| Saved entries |
>>>>
## src/rtl/alu_cmd_sequencer.sv

```systemverilog
// Command sequencer for a 4-bit combinational ALU: FIFO-buffered commands, one-cycle ALU issue, held response.
// Latency: a command accepted into an idle, empty unit yields rsp_valid two edges later; 2 cycles/response sustained.
// Backpressure: cmd_ready = !full (registered count only); the response is held stable until rsp_ready.
// Ports: clk/rst_n; cmd_* valid/ready command input; alu_* drive/return to the external ALU;
//        rsp_* valid/ready response output; fifo_count = current FIFO occupancy.
module alu_cmd_sequencer #(
  parameter int DEPTH = 4
) (
  input  logic                       clk,
  input  logic                       rst_n,
  input  logic                       cmd_valid,
  output logic                       cmd_ready,
  input  logic [3:0]                 cmd_a,
  input  logic [3:0]                 cmd_b,
  input  logic [2:0]                 cmd_op,
  output logic [3:0]                 alu_a,
  output logic [3:0]                 alu_b,
  output logic [2:0]                 alu_op,
  input  logic [3:0]                 alu_result,
  output logic                       rsp_valid,
  input  logic                       rsp_ready,
  output logic [3:0]                 rsp_result,
  output logic [2:0]                 rsp_op,
  output logic                       rsp_zero,
  output logic                       rsp_err,
  output logic [$clog2(DEPTH):0]     fifo_count
);

  localparam int AW = $clog2(DEPTH);
  localparam int CW = AW + 1;

  typedef enum logic [1:0] {IDLE, ISSUE, RESP} state_t;

  typedef struct packed {
    logic [3:0] a;
    logic [3:0] b;
    logic [2:0] op;
  } cmd_t;

  state_t          state_q, state_d;
  cmd_t            mem_q [DEPTH];
  cmd_t            mem_d [DEPTH];
  logic [AW-1:0]   wr_ptr_q, wr_ptr_d;
  logic [AW-1:0]   rd_ptr_q, rd_ptr_d;
  logic [CW-1:0]   count_q, count_d;
  logic [3:0]      rsp_result_q, rsp_result_d;
  logic [2:0]      rsp_op_q, rsp_op_d;
  logic            rsp_zero_q, rsp_zero_d;
  logic            rsp_err_q, rsp_err_d;

  cmd_t            head;
  logic            full, empty, push, pop, illegal;
  logic [3:0]      capt_result;

  assign full      = (count_q == CW'(DEPTH));
  assign empty     = (count_q == '0);
  assign cmd_ready = !full;
  assign push      = cmd_valid && cmd_ready;
  // The FIFO is never empty in ISSUE, so every ISSUE cycle retires the head.
  assign pop       = (state_q == ISSUE);
  assign head      = mem_q[rd_ptr_q];

  assign illegal     = (head.op >= 3'b101);
  assign capt_result = illegal ? 4'h0 : alu_result;

  // ALU inputs are only non-zero during the single ISSUE cycle.
  assign alu_a  = (state_q == ISSUE) ? head.a  : 4'h0;
  assign alu_b  = (state_q == ISSUE) ? head.b  : 4'h0;
  assign alu_op = (state_q == ISSUE) ? head.op : 3'h0;

  assign rsp_valid  = (state_q == RESP);
  assign rsp_result = rsp_result_q;
  assign rsp_op     = rsp_op_q;
  assign rsp_zero   = rsp_zero_q;
  assign rsp_err    = rsp_err_q;
  assign fifo_count = count_q;

  always_comb begin
    mem_d    = mem_q;
    wr_ptr_d = wr_ptr_q;
    rd_ptr_d = rd_ptr_q;
    count_d  = count_q + CW'(push) - CW'(pop);
    if (push) begin
      mem_d[wr_ptr_q] = '{a: cmd_a, b: cmd_b, op: cmd_op};
      wr_ptr_d        = wr_ptr_q + AW'(1);
    end
    if (pop) begin
      rd_ptr_d = rd_ptr_q + AW'(1);
    end
  end

  always_comb begin
    state_d      = state_q;
    rsp_result_d = rsp_result_q;
    rsp_op_d     = rsp_op_q;
    rsp_zero_d   = rsp_zero_q;
    rsp_err_d    = rsp_err_q;
    unique case (state_q)
      IDLE: begin
        if (!empty) state_d = ISSUE;
      end
      ISSUE: begin
        rsp_result_d = capt_result;
        rsp_op_d     = head.op;
        rsp_zero_d   = (capt_result == 4'h0);
        rsp_err_d    = illegal;
        state_d      = RESP;
      end
      RESP: begin
        if (rsp_ready) state_d = empty ? IDLE : ISSUE;
      end
      default: state_d = IDLE;
    endcase
  end

  always_ff @(posedge clk or negedge rst_n) begin
    if (!rst_n) begin
      state_q      <= IDLE;
      wr_ptr_q     <= '0;
      rd_ptr_q     <= '0;
      count_q      <= '0;
      rsp_result_q <= 4'h0;
      rsp_op_q     <= 3'h0;
      rsp_zero_q   <= 1'b0;
      rsp_err_q    <= 1'b0;
      for (int i = 0; i < DEPTH; i++) mem_q[i] <= '0;
    end else begin
      state_q      <= state_d;
      wr_ptr_q     <= wr_ptr_d;
      rd_ptr_q     <= rd_ptr_d;
      count_q      <= count_d;
      rsp_result_q <= rsp_result_d;
      rsp_op_q     <= rsp_op_d;
      rsp_zero_q   <= rsp_zero_d;
      rsp_err_q    <= rsp_err_d;
      for (int i = 0; i < DEPTH; i++) mem_q[i] <= mem_d[i];
    end
  end

endmodule

```

## config.mk

```make
export PLATFORM = sky130hd
export DESIGN_NAME = alu_cmd_sequencer
export DESIGN_NICKNAME = d
export VERILOG_FILES = /design/src/rtl/alu_cmd_sequencer.sv
export SDC_FILE = /design/constraint.sdc
export NUM_CORES = 1
export LEC_CHECK = 0
export CAP_MARGIN = 5
export CORE_MARGIN = 2
export CORE_UTILIZATION = 45
export DETAILED_ROUTE_END_ITERATION = 12
export GPL_ROUTABILITY_DRIVEN = 0
export PLACE_DENSITY = 0.69
export SLEW_MARGIN = 20
export SYNTH_ARGS = -nofsm -noshare
export SYNTH_HDL_FRONTEND = slang
export SYNTH_SLANG_ARGS = --single-unit
```

## constraint.sdc

```tcl
create_clock -name clk -period 5.4 [get_ports clk]
set_clock_uncertainty 0.15 [all_clocks]
set_input_delay 1.62 -clock clk [delete_from_list [all_inputs] [get_ports clk]]
set_output_delay 1.62 -clock clk [all_outputs]
set_load 0.1 [all_outputs]
```

==> impl_results.html, run 1 <==
<table>
<tr><th>Metric</th><th>Value</th></tr>
<tr><th colspan="2">Cells and area</th></tr>
<tr><td>Share of layout cells above drive strength 1</td><td>0.346</td></tr>
<tr><td>Post-route non-filler standard cell count</td><td>315</td></tr>
<tr><td>NumNets Final</td><td>261</td></tr>
<tr><td>Ant. Diodes</td><td>0</td></tr>
<tr><td>Filler cell count</td><td>509</td></tr>
<tr><td>Area used by multi-input combinational logic</td><td>0.00118 mm^2</td></tr>
<tr><td>Final non-filler cell area</td><td>0.00344 mm^2</td></tr>
<tr><td>Growth of design area from synthesis to finish</td><td>21.3%</td></tr>
<tr><td>Area occupied by registers</td><td>0.00155 mm^2</td></tr>
<tr><th colspan="2">Floorplanning</th></tr>
<tr><td>Horizontal die dimension</td><td>83.4 um</td></tr>
<tr><td>Initial Utilization</td><td>0.474</td></tr>
<tr><td>Ports placed on the boundary</td><td>44</td></tr>
<tr><td>Std-Cell Core Area</td><td>0.00599 mm^2</td></tr>
<tr><td>Die outline height</td><td>83.4 um</td></tr>
<tr><td>Number of cell rows</td><td>28</td></tr>
<tr><td>DIE AREA</td><td>0.00696 mm^2</td></tr>
<tr><th colspan="2">Clock network</th></tr>
<tr><td>Maximum buffer depth of the clock tree</td><td>2</td></tr>
<tr><td>Post-CTS setup buffer count</td><td>0</td></tr>
<tr><td>Clock latency reported for the late side of the worst-skew pair</td><td>0.34 ns</td></tr>
<tr><td>CTS tree</td><td>done</td></tr>
<tr><td>Clock slew at the register clock pins of the worst setup and hold paths</td><td>0.06 ns</td></tr>
<tr><td>Root Driver</td><td>clkbuf_8</td></tr>
<tr><td>Total number of clock tree sinks</td><td>62</td></tr>
<tr><td>Number of hold buffers added after cts</td><td>0</td></tr>
<tr><td>Deepest level of the CTS H-tree</td><td>3</td></tr>
<tr><td>TritonCTS buffer count</td><td>9</td></tr>
<tr><td>CTS-repair resized insts</td><td>0</td></tr>
<tr><th colspan="2">Critical path</th></tr>
<tr><td>Cell family contributing the most delay on the critical path</td><td>buffers and inverters</td></tr>
<tr><td>Crit path required time</td><td>3.63 ns</td></tr>
<tr><td>Worst path max stage delay</td><td>1.01 ns</td></tr>
<tr><td>Critical register-to-register path startpoint</td><td>state_q[1]</td></tr>
<tr><td>Element type at the critical path start</td><td>register</td></tr>
<tr><td>Sort of element at the end of the critical path</td><td>output pin</td></tr>
<tr><td>Data arrival time of the critical path</td><td>2.28 ns</td></tr>
<tr><td>Cells traversed along the worst timing path</td><td>or3b_1 -&gt; clkdlybuf4s50_1</td></tr>
<tr><td>Slowest cell on crit path</td><td>clkdlybuf4s50_1</td></tr>
<tr><td>Bufs and invs on worst path</td><td>1</td></tr>
<tr><td>Critical Path Fanout Max</td><td>6</td></tr>
<tr><td>Launch point of the critical path</td><td>fifo_count[1]</td></tr>
<tr><td>Critical path class</td><td>reg -&gt; out</td></tr>
<tr><th colspan="2">Drt</th></tr>
<tr><td>Number of remaining DRC errors</td><td>0</td></tr>
<tr><td>DRT Pass-1 Iters</td><td>6</td></tr>
<tr><td>ANT nets after route</td><td>0</td></tr>
<tr><td>Count of vias placed by the detailed router</td><td>1629</td></tr>
<tr><td>Average detailed-routed wire length per instance</td><td>15.9 um</td></tr>
<tr><td>DRC marker count from the first detailed-route iteration</td><td>69</td></tr>
<tr><td>Final wirelength</td><td>5.02 mm</td></tr>
<tr><td>Detailed-route vias per instance</td><td>5.17</td></tr>
<tr><th colspan="2">Global route</th></tr>
<tr><td>Pin count of the biggest net entering global routing</td><td>33</td></tr>
<tr><td>Vias in the first global route</td><td>1735</td></tr>
<tr><td>Global-route wire length before repair</td><td>8.69 mm</td></tr>
<tr><td>Remaining global-route overflow</td><td>0</td></tr>
<tr><td>Number of antenna violations at the first check in global routing</td><td>0</td></tr>
<tr><td>Total global-route track usage</td><td>0.164</td></tr>
<tr><th colspan="2">Yosys</th></tr>
<tr><td>Post-synthesis sequential element count</td><td>62</td></tr>
<tr><td>Top cells by area, synth</td><td>dfrtp_1 55%, mux2_2 14%, mux4_2 8.7%, mux2_4 5.3%, ha_1 2.6%</td></tr>
<tr><td>Number of enable-type register cells in the synthesized netlist</td><td>0</td></tr>
<tr><td>Syn Inst Count</td><td>190</td></tr>
<tr><td>Average cell area after synthesis</td><td>14.9 um^2</td></tr>
<tr><td>Synth unique cells</td><td>26</td></tr>
<tr><td>Part of the Yosys area used for sequential elements</td><td>0.547</td></tr>
<tr><td>Library cell with the highest instance count after synthesis</td><td>dfrtp_1</td></tr>
<tr><td>Number of warnings reported in the yosys synthesis log</td><td>0</td></tr>
<tr><td>Synthesized netlist net count</td><td>216</td></tr>
<tr><td>Dominant register cell in the synthesized netlist</td><td>dfrtp_1</td></tr>
<tr><td>Leading cell types by count after synthesis</td><td>62 x dfrtp_1, 36 x mux2_2, 11 x and2_1, 11 x mux4_2</td></tr>
<tr><td>Area share of the largest cell type after synthesis</td><td>0.547</td></tr>
<tr><td>Post-synthesis instance area</td><td>0.00284 mm^2</td></tr>
<tr><td>Leading area contributor after synthesis</td><td>dfrtp_1</td></tr>
<tr><td>Share of synthesized flip-flops with an asynchronous set or reset</td><td>1.00</td></tr>
<tr><th colspan="2">Placed design</th></tr>
<tr><td>Total placed instance area</td><td>0.00326 mm^2</td></tr>
<tr><td>DP Wirelength</td><td>3.25 mm</td></tr>
<tr><td>Post-Place Cells</td><td>299</td></tr>
<tr><td>Count of input and output buffers</td><td>43</td></tr>
<tr><th colspan="2">STA</th></tr>
<tr><td>Setup repair after global routing missed its margin</td><td>no</td></tr>
<tr><td>Tmin final</td><td>4.05 ns</td></tr>
<tr><td>Worst max-slew margin expressed relative to the limit</td><td>0.348</td></tr>
<tr><td>Post-route clock period utilization</td><td>0.749</td></tr>
<tr><td>Worst-case hold slack</td><td>0.304 ns</td></tr>
<tr><td>Transition time at the pin with the least slew margin</td><td>0.975 ns</td></tr>
<tr><td>Final TNS setup</td><td>0 ns</td></tr>
<tr><td>Final number of setup-violating endpoints</td><td>0</td></tr>
<tr><td>Highest attainable clock frequency</td><td>0.247 GHz</td></tr>
<tr><td>Number of pins exceeding their max-slew limit in the final report</td><td>0</td></tr>
<tr><td>Final hold vios</td><td>0</td></tr>
<tr><th colspan="2">Min path</th></tr>
<tr><td>Worst hold-check path type</td><td>reg -&gt; reg</td></tr>
<tr><td>Hold Startpoint</td><td>state_q[0]</td></tr>
<tr><th colspan="2">Status</th></tr>
<tr><td>Run status</td><td>complete, no violations</td></tr>
<tr><th colspan="2">Run</th></tr>
<tr><td>Max-cap check violation count</td><td>0</td></tr>
</table>
==> placed cells by master (no fill, tap or decap) <==
master           netlist  layout
xnor2_1                5       5
o22a_1                 1       1
nand3_1                3       3
or3b_1                 1       1
clkbuf_8               0      12
dfrtp_1               62      62
and2_1                11      11
nand2b_1               2       2
nand2_1               10      10
buf_2                  2       1
clkdlybuf4s50_1        0      31
mux4_2                11      11
mux2_4                10      10
and3_4                 1       1
o21a_1                 1       1
ha_1                   6       6
o21ai_0                5       5
o41ai_1                1       1
buf_4                  3      12
inv_1                  7       7
fa_1                   1       1
nor3_1                 2       2
nor2b_1                1       1
a21o_1                 3       3
mux2_2                36      36
clkbuf_1               3       4
==> metal layers <==
layer	GRT usage	wire length (um)	up-vias
li1	-	-	756
met5	0	0	-
met2	0.245	2450	26
met1	0.218	2280	839
met3	0.0457	168	8
met4	0.0880	121	0
==> state kept, by name, indices dropped and copies added, names as in the netlist <==
name,count
rsp_err,1
wr_ptr_q,2
rsp_op,3
mem_q,44
rd_ptr_q,2
fifo_count,3
rsp_zero,1
rsp_result,4
state_q,2
==> area by class of cell <==
type | instances | share of cell area
Multi-Input combinational cell | 111 | 0.344
Inverter | 7 | 0.00763
Tap cell | 75 | 0.0273
Timing Repair Buffer | 44 | 0.118
Clock buffer | 16 | 0.0523
Sequential cell | 62 | 0.451
==> through the flow <==
| step | util | worst slack [ns] |
|---|---|---|
| final | 0.575 | 1.35 |
| after global routing | 0.575 | 1.22 |
| after CTS | 0.575 | 1.33 |
| after detailed placement | 0.544 | 1.65 |
| after global placement | 0.544 | 1.67 |
| after floorplan | - | 1.81 |
==> path summary, 6_finish.rpt <==
kind                       slack, ns  cells past startpoint             to
min                             0.30                      1     state_q[0]
max                             1.35                      2      cmd_ready
min in group asynchronous       1.16                      1  fifo_count[0]
max reg2reg                     2.65                      9  fifo_count[2]
min reg2reg                     0.30                      1     state_q[0]
max in group asynchronous       3.06                      2      mem_q[29]
==> logic make-up after synthesis <==
kind of cell / count (synthesis) / share of synthesized area
flip-flops: 62 / 0.547
multiplexers: 57 / 0.283
AND/OR/NAND/NOR: 31 / 0.0600
buffers and inverters: 17 / 0.0357
AO/OA/AOI/OAI: 11 / 0.0256
adder cells (fa/ha/maj): 7 / 0.0335
XOR/XNOR: 5 / 0.0154
Power of run 1 is left out: the tool's default activity adds up to more than one toggle a clock period on the data nets, which glitch-free logic cannot reach.
==> inputs of run 2 (changes only) <==
Settings changed: PLACE_DENSITY 0.69 to 0.71.
Clock period 5.4 ns to 3.52 ns, I/O delays scaled along.
==> impl_results.html, run 2 (synthesis results as in run 1) <==
<table>
<tr><th>Metric</th><th>Value</th></tr>
<tr><th colspan="2">STA</th></tr>
<tr><td>Transition time at the pin with the least slew margin</td><td>0.784 ns (was 0.975 ns)</td></tr>
<tr><td>Final hold vios</td><td>0 (unchanged)</td></tr>
<tr><td>Setup repair after global routing missed its margin</td><td>no (unchanged)</td></tr>
<tr><td>Final number of setup-violating endpoints</td><td>0 (unchanged)</td></tr>
<tr><td>Final TNS setup</td><td>0 ns (unchanged)</td></tr>
<tr><td>Post-route clock period utilization</td><td>0.881</td></tr>
<tr><td>Worst max-slew margin expressed relative to the limit</td><td>0.477 (was 0.348)</td></tr>
<tr><td>Worst-case hold slack</td><td>0.298 ns (was 0.304 ns)</td></tr>
<tr><td>Highest attainable clock frequency</td><td>0.323 GHz</td></tr>
<tr><td>Number of pins exceeding their max-slew limit in the final report</td><td>0 (unchanged)</td></tr>
<tr><td>Tmin final</td><td>3.10 ns</td></tr>
<tr><th colspan="2">Drt</th></tr>
<tr><td>DRC marker count from the first detailed-route iteration</td><td>30 (was 69)</td></tr>
<tr><td>Detailed-route vias per instance</td><td>5.12 (was 5.17)</td></tr>
<tr><td>ANT nets after route</td><td>0 (unchanged)</td></tr>
<tr><td>Final wirelength</td><td>5.12 mm (was 5.02 mm)</td></tr>
<tr><td>Number of remaining DRC errors</td><td>0 (unchanged)</td></tr>
<tr><td>Count of vias placed by the detailed router</td><td>1638 (was 1629)</td></tr>
<tr><td>Average detailed-routed wire length per instance</td><td>16.0 um (was 15.9 um)</td></tr>
<tr><td>Routed met1 length</td><td>2.21 mm (was 2.28 mm)</td></tr>
<tr><td>DRT Pass-1 Iters</td><td>4 (was 6)</td></tr>
<tr><td>Routed met2 length</td><td>2.60 mm (was 2.45 mm)</td></tr>
<tr><td>Top routing layer in use</td><td>met4 (unchanged)</td></tr>
<tr><td>DR WL met3</td><td>175 um (was 168 um)</td></tr>
<tr><th colspan="2">Global route</th></tr>
<tr><td>Total global-route track usage</td><td>0.162 (was 0.164)</td></tr>
<tr><td>Remaining global-route overflow</td><td>0 (unchanged)</td></tr>
<tr><td>Number of antenna violations at the first check in global routing</td><td>0 (unchanged)</td></tr>
<tr><td>Global-route wire length before repair</td><td>8.56 mm (was 8.69 mm)</td></tr>
<tr><td>Pin count of the biggest net entering global routing</td><td>63 (was 33)</td></tr>
<tr><td>Vias in the first global route</td><td>1718 (was 1735)</td></tr>
<tr><th colspan="2">Clock network</th></tr>
<tr><td>Root Driver</td><td>clkbuf_8 (unchanged)</td></tr>
<tr><td>CTS tree</td><td>done (unchanged)</td></tr>
<tr><td>CTS-repair resized insts</td><td>0 (unchanged)</td></tr>
<tr><td>Clock latency reported for the late side of the worst-skew pair</td><td>0.34 ns (about the same)</td></tr>
<tr><td>Number of hold buffers added after cts</td><td>0 (unchanged)</td></tr>
<tr><td>Clock slew at the register clock pins of the worst setup and hold paths</td><td>0.07 ns (was 0.06 ns)</td></tr>
<tr><td>TritonCTS buffer count</td><td>9 (unchanged)</td></tr>
<tr><td>Deepest level of the CTS H-tree</td><td>3 (unchanged)</td></tr>
<tr><td>Post-CTS setup buffer count</td><td>0 (unchanged)</td></tr>
<tr><td>Maximum buffer depth of the clock tree</td><td>2 (unchanged)</td></tr>
<tr><td>Total number of clock tree sinks</td><td>62 (unchanged)</td></tr>
<tr><th colspan="2">Critical path</th></tr>
<tr><td>Cells traversed along the worst timing path</td><td>buf_4 -&gt; mux4_2 -&gt; and2_1 -&gt; buf_12 (was or3b_1 -&gt; clkdlybuf4s50_1)</td></tr>
<tr><td>Crit path required time</td><td>2.31 ns (was 3.63 ns)</td></tr>
<tr><td>Slowest cell on crit path</td><td>mux4_2 (was clkdlybuf4s50_1)</td></tr>
<tr><td>Critical path class</td><td>reg -&gt; out (unchanged)</td></tr>
<tr><td>Element type at the critical path start</td><td>register (unchanged)</td></tr>
<tr><td>Worst path max stage delay</td><td>0.57 ns (was 1.01 ns)</td></tr>
<tr><td>Data arrival time of the critical path</td><td>1.89 ns (was 2.28 ns)</td></tr>
<tr><td>Bufs and invs on worst path</td><td>2 (was 1)</td></tr>
<tr><td>Cell family contributing the most delay on the critical path</td><td>multiplexers (was buffers and inverters)</td></tr>
<tr><td>Sort of element at the end of the critical path</td><td>output pin (unchanged)</td></tr>
<tr><td>Critical Path Fanout Max</td><td>13 (was 6)</td></tr>
<tr><th colspan="2">Floorplanning</th></tr>
<tr><td>Initial Utilization</td><td>0.474 (unchanged)</td></tr>
<tr><td>Number of cell rows</td><td>28 (unchanged)</td></tr>
<tr><td>Std-Cell Core Area</td><td>0.00599 mm^2 (unchanged)</td></tr>
<tr><td>DIE AREA</td><td>0.00696 mm^2 (unchanged)</td></tr>
<tr><td>Die outline height</td><td>83.4 um (unchanged)</td></tr>
<tr><td>Ports placed on the boundary</td><td>44 (unchanged)</td></tr>
<tr><td>Horizontal die dimension</td><td>83.4 um (unchanged)</td></tr>
<tr><th colspan="2">Run</th></tr>
<tr><td>Max-cap check violation count</td><td>0 (unchanged)</td></tr>
<tr><th colspan="2">Cells and area</th></tr>
<tr><td>Ant. Diodes</td><td>0 (unchanged)</td></tr>
<tr><td>Largest register FFs</td><td>44 (unchanged)</td></tr>
<tr><td>Growth of design area from synthesis to finish</td><td>26.9% (was 21.3%)</td></tr>
<tr><td>Commonest non-fill, non-tap cells in the layout</td><td>62 x dfrtp_1, 36 x mux2_2, 20 x buf_4 (was 62 x dfrtp_1, 36 x mux2_2, 31 x clkdlybuf4s50_1)</td></tr>
<tr><td>Leading cell type in the layout, fill and taps excluded</td><td>dfrtp_1 (unchanged)</td></tr>
<tr><td>NumNets Final</td><td>266 (was 261)</td></tr>
<tr><td>Share of layout cells above drive strength 1</td><td>0.429 (was 0.346)</td></tr>
<tr><td>Register ranked first by flip-flop count</td><td>mem_q (unchanged)</td></tr>
<tr><th colspan="2">Placed design</th></tr>
<tr><td>DP Wirelength</td><td>3.27 mm (was 3.25 mm)</td></tr>
<tr><td>Count of input and output buffers</td><td>43 (unchanged)</td></tr>
<tr><th colspan="2">Status</th></tr>
<tr><td>Run status</td><td>complete, no violations (unchanged)</td></tr>
<tr><th colspan="2">Min path</th></tr>
<tr><td>Worst hold-check path type</td><td>reg -&gt; reg (unchanged)</td></tr>
</table>
[run 2: changes by cell type in the layout (fill, tap and decap cells not counted)]
cell             previous run  this run
clkinv_2                    0         3
clkbuf_8                   12        11
clkbuf_1                    4         1
clkdlybuf4s50_1            31        17
buf_12                      0        11
bufinv_16                   0         1
buf_4                      12        20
<<<<
| Exercise requirements |
A complete answer lists each line of the data that holds the word "single".

| Answer box |
  // ALU inputs are only non-zero during the single ISSUE cycle.
export SYNTH_SLANG_ARGS = --single-unit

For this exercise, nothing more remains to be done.